Толкуя сон фараона о коровах, Иосиф снова вглядывается в себя, обращает взгляд внутрь себя, а затем вдаль, чтобы понять, что именно говорит сон. Он явно пытается соединить «чувственное вдохновение и интуитивную проницательность» [498], и поэтому внимательно прислушивается к своему внутреннему голосу, собирая в себе приметы грядущего, в которых сможет распознать себя сон фараона. Ибо, с точки зрения Иосифа Томаса Манна, толкование выступало примерно в том же статусе, что в наши дни независимая экспертиза, где толкователь должен был внутренне удостовериться в истинности пророчества:
Сновидение означает какое-то единство сна и толкователя, какую-то целостность, где сновидец и толкователь только с виду существуют раздельно, каждый сам по себе, а на деле они неразделимы и даже тождественны, ибо вместе они составляют единое целое. Кто видит сон, тот и толкует его, а кто хочет его толковать, тот должен прежде увидеть его. (…) Я открою вам тайну сновидений: толкование предшествует сну, и наш сон вытекает из толкования. Недаром человек отлично знает, когда толкователь неверно толкует ему его сон… [499]

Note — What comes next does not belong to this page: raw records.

===== config.mk =====
export PLATFORM = sky130hd
export DESIGN_NAME = multicycle_sequencer
export DESIGN_NICKNAME = d
export VERILOG_FILES = /design/src/rtl/rv32i_pkg.sv /design/src/rtl/handshake_watchdog.sv /design/src/rtl/multicycle_sequencer.sv
export SDC_FILE = /design/constraint.sdc
export NUM_CORES = 1
export LEC_CHECK = 0
export CORE_MARGIN = 8
export CORE_UTILIZATION = 44
export CTS_CLUSTER_SIZE = 24
export DETAILED_ROUTE_END_ITERATION = 16
export GPL_TIMING_DRIVEN = 1
export PLACE_DENSITY = 0.75
export SKIP_CTS_REPAIR_TIMING = 1
export SLEW_MARGIN = 20
export SYNTH_ARGS = -nofsm -noshare
export SYNTH_HDL_FRONTEND = slang
export SYNTH_HIERARCHICAL = 1
export SYNTH_SLANG_ARGS = --single-unit

===== constraint.sdc =====
create_clock -name clk -period 2.4 [get_ports clk]
set_clock_uncertainty 0.05 [all_clocks]
set_input_delay 0.48 -clock clk [delete_from_list [all_inputs] [get_ports clk]]
set_output_delay 0.48 -clock clk [all_outputs]
set_load 0.02 [all_outputs]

Сосредоточенное вслушивание в себя, в свое внутреннее бормотание, в то, что чувствует душа, во внутренние страхи, в возможности совпадение сна и будущего — на этом, как кажется, строится толкование кошмара в романе Томаса Манна. Пророчество и попытки узнать будущее, провидеть его есть тоже своего рода сосредоточенность, вслушивание в свое субъективное время. Фиксация внимания на приметах будущего составляет усилие, направленное на то, чтобы понять его, предугадать и преодолеть. Ибо если никому нет дела до того, кто родится, то откуда взяться пророчествам, как не дошло до нас сведений о пророчествах относительно родов нелюбимой Лии?

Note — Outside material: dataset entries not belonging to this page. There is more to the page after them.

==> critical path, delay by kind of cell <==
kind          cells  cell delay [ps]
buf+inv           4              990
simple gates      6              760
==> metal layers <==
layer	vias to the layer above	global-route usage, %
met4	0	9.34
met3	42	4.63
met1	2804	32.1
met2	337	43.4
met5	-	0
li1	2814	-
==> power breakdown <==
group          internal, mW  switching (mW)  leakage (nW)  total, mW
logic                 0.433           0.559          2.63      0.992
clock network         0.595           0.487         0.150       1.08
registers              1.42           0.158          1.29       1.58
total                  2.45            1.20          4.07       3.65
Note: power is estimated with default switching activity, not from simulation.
## src/rtl/fifo2axis.sv

```systemverilog
// Unpacks wide frame-buffer FIFO words into a video AXI4-Stream (TUSER at frame start, TLAST at end of line).
// Optional stall counter: define FIFO2AXIS_UNDERFLOW_EN to enable underflow_cnt.
module fifo2axis #(
    parameter int FAW             = 8,
    parameter int AXIS_DATA_WIDTH = 32,
    parameter int AXI4_DATA_WIDTH = 128,
    parameter int H_ACTIVE        = 1920,
    parameter int V_ACTIVE        = 1080,
    parameter int FRAME_DELAY     = 2
) (
    input  logic                                                     M_AXIS_ACLK,
    input  logic                                                     M_AXIS_ARESET,
    input  logic                                                     stream_en,
    input  logic                                                     frd_vld,
    input  logic [AXI4_DATA_WIDTH-1:0]                               frd_dat,
    input  logic                                                     frd_empty,
    input  logic [FAW:0]                                             frd_cnt,
    output logic                                                     frd_rdy,
    output logic                                                     M_AXIS_TVALID,
    output logic [AXIS_DATA_WIDTH-1:0]                               M_AXIS_TDATA,
    output logic [AXIS_DATA_WIDTH/8-1:0]                             M_AXIS_TSTRB,
    output logic                                                     M_AXIS_TLAST,
    output logic                                                     M_AXIS_USER,
    input  logic                                                     M_AXIS_TREADY,
    output logic [((FRAME_DELAY > 2) ? $clog2(FRAME_DELAY) : 1)-1:0] frame_cnt,
    output logic [15:0]                                              underflow_cnt,
    output logic                                                     dbg_state
);
    // Handshake: a beat transfers on a cycle with TVALID & TREADY; a FIFO word is popped on frd_vld & frd_rdy.
    localparam int R   = AXI4_DATA_WIDTH / AXIS_DATA_WIDTH;
    localparam int BW  = (R > 2) ? $clog2(R) : 1;
    localparam int XW  = (H_ACTIVE > 2) ? $clog2(H_ACTIVE) : 1;
    localparam int YW  = (V_ACTIVE > 2) ? $clog2(V_ACTIVE) : 1;
    localparam int FCW = (FRAME_DELAY > 2) ? $clog2(FRAME_DELAY) : 1;

    typedef enum logic {
        IDLE = 1'b0,
        RUN  = 1'b1
    } state_t;

    state_t                     state_q, state_d;
    logic [AXI4_DATA_WIDTH-1:0] hold_q, hold_d;
    logic                       hold_vld_q, hold_vld_d;
    logic [BW-1:0]              b_q, b_d;
    logic [XW-1:0]              x_q, x_d;
    logic [YW-1:0]              y_q, y_d;
    logic [FCW-1:0]             frame_cnt_q, frame_cnt_d;

    logic beat_acc;
    logic word_done;
    logic line_end;
    logic frame_end;
    logic frame_active;
    logic pop;
    logic unused_status;

    assign unused_status = ^{frd_empty, frd_cnt};

    assign beat_acc     = hold_vld_q & M_AXIS_TREADY;
    assign word_done    = (b_q == BW'(R - 1));
    assign line_end     = (x_q == XW'(H_ACTIVE - 1));
    assign frame_end    = beat_acc & line_end & (y_q == YW'(V_ACTIVE - 1));
    assign frame_active = (x_q != '0) || (y_q != '0);

    // No pop on the closing beat of a frame when streaming stops, so nothing is left in hold while IDLE.
    assign frd_rdy = (state_q == RUN) & (~hold_vld_q | (word_done & beat_acc))
                     & ~(frame_end & ~stream_en);
    assign pop     = frd_rdy & frd_vld;

    always_comb begin
        state_d     = state_q;
        hold_d      = hold_q;
        hold_vld_d  = hold_vld_q;
        b_d         = b_q;
        x_d         = x_q;
        y_d         = y_q;
        frame_cnt_d = frame_cnt_q;

        if (pop) begin
            hold_d     = frd_dat;
            hold_vld_d = 1'b1;
            b_d        = '0;
        end else if (beat_acc) begin
            hold_d = hold_q << AXIS_DATA_WIDTH;
            b_d    = b_q + 1'b1;
            if (word_done) begin
                hold_vld_d = 1'b0;
            end
        end

        if (beat_acc) begin
            if (line_end) begin
                x_d = '0;
                if (y_q == YW'(V_ACTIVE - 1)) begin
                    y_d = '0;
                end else begin
                    y_d = y_q + 1'b1;
                end
            end else begin
                x_d = x_q + 1'b1;
            end
        end

        if (frame_end) begin
            frame_cnt_d = (frame_cnt_q == FCW'(FRAME_DELAY - 1)) ? '0 : frame_cnt_q + 1'b1;
        end

        case (state_q)
            IDLE: if (stream_en) state_d = RUN;
            RUN:  if (frame_end && !stream_en) state_d = IDLE;
            default: state_d = IDLE;
        endcase
    end

    always_ff @(posedge M_AXIS_ACLK) begin
        if (M_AXIS_ARESET) begin
            state_q     <= IDLE;
            hold_q      <= '0;
            hold_vld_q  <= 1'b0;
            b_q         <= '0;
            x_q         <= '0;
            y_q         <= '0;
            frame_cnt_q <= '0;
        end else begin
            state_q     <= state_d;
            hold_q      <= hold_d;
            hold_vld_q  <= hold_vld_d;
            b_q         <= b_d;
            x_q         <= x_d;
            y_q         <= y_d;
            frame_cnt_q <= frame_cnt_d;
        end
    end

`ifdef FIFO2AXIS_UNDERFLOW_EN
    logic [15:0] underflow_cnt_q, underflow_cnt_d;

    always_comb begin
        underflow_cnt_d = underflow_cnt_q;
        if ((state_q == RUN) && frame_active && !hold_vld_q && (underflow_cnt_q != 16'hFFFF)) begin
            underflow_cnt_d = underflow_cnt_q + 16'd1;
        end
    end

    always_ff @(posedge M_AXIS_ACLK) begin
        if (M_AXIS_ARESET) begin
            underflow_cnt_q <= '0;
        end else begin
            underflow_cnt_q <= underflow_cnt_d;
        end
    end

    assign underflow_cnt = underflow_cnt_q;
`else
    logic unused_frame_active;
    assign unused_frame_active = frame_active;
    assign underflow_cnt       = 16'd0;
`endif

    // USER/TLAST are qualified by TVALID so they read 0 while no beat is presented.
    assign M_AXIS_TVALID = hold_vld_q;
    assign M_AXIS_TDATA  = hold_q[AXI4_DATA_WIDTH-1 -: AXIS_DATA_WIDTH];
    assign M_AXIS_TSTRB  = '1;
    assign M_AXIS_TLAST  = hold_vld_q & line_end;
    assign M_AXIS_USER   = hold_vld_q & (x_q == '0) & (y_q == '0);
    assign frame_cnt     = frame_cnt_q;
    assign dbg_state     = state_q;

endmodule

```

Мы подошли к вопросу, с которого начался наш разговор о кошмаре, — почему нам снятся кошмары, предсказывающие наши собственные болезни или болезни близких, предрекающие страшные события? В чем состоит тайна пророчества? Можем ли мы надеяться ее разгадать? Ведь если мы, вслед за Иаковом, не будем гадать, не будем задавать вопросы, пытаться найти хотя бы отдельные признаки ее разгадки, нам точно не узнать секрета. В самом деле, почему, если способность снов оповещать нас о грядущей болезни уже признается даже психологами, нельзя предположить, что предчувствие может принять форму пророческого сна, как у фараона?